• Task brief: When a line below contains the string "slack", show that line.

*** Source information ***

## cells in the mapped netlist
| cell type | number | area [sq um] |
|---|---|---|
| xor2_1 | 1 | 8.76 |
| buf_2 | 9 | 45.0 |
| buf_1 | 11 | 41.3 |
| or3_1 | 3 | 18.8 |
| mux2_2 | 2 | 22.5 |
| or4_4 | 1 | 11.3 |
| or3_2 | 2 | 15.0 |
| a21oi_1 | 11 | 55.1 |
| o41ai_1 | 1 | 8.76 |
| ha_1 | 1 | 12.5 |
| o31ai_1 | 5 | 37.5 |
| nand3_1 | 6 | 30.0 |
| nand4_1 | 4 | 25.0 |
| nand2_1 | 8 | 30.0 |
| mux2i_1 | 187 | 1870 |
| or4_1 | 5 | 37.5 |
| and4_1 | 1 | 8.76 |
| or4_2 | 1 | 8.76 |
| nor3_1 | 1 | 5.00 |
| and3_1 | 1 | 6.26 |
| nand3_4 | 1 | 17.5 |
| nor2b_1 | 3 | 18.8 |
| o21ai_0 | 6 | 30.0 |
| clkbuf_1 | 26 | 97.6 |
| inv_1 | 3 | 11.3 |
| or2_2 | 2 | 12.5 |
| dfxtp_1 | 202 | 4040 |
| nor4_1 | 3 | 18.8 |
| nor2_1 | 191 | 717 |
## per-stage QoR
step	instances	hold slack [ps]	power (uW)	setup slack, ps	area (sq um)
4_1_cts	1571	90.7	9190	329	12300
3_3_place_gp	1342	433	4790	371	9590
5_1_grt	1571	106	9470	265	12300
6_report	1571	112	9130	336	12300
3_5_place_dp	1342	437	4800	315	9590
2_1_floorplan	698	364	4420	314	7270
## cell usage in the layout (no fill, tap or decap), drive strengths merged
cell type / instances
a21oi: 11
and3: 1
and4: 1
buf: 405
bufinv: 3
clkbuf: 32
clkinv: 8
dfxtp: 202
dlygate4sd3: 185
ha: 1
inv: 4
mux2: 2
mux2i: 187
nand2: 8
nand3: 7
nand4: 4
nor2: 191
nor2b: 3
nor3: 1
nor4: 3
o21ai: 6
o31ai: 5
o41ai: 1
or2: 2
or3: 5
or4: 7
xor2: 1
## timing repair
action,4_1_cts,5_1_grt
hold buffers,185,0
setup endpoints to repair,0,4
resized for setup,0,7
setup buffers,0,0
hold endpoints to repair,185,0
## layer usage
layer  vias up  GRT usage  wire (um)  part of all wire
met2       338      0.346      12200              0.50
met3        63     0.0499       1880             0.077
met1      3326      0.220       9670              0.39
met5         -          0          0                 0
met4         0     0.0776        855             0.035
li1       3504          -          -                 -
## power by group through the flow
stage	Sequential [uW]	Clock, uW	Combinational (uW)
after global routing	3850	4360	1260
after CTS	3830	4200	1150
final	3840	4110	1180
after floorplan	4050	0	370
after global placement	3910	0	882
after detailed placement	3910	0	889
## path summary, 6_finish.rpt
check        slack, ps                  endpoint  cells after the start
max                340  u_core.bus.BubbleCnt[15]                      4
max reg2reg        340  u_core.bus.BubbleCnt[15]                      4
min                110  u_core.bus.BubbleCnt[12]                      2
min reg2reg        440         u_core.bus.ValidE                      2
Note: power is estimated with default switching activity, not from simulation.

***

• Answer to this problem:
step	instances	hold slack [ps]	power (uW)	setup slack, ps	area (sq um)
check        slack, ps                  endpoint  cells after the start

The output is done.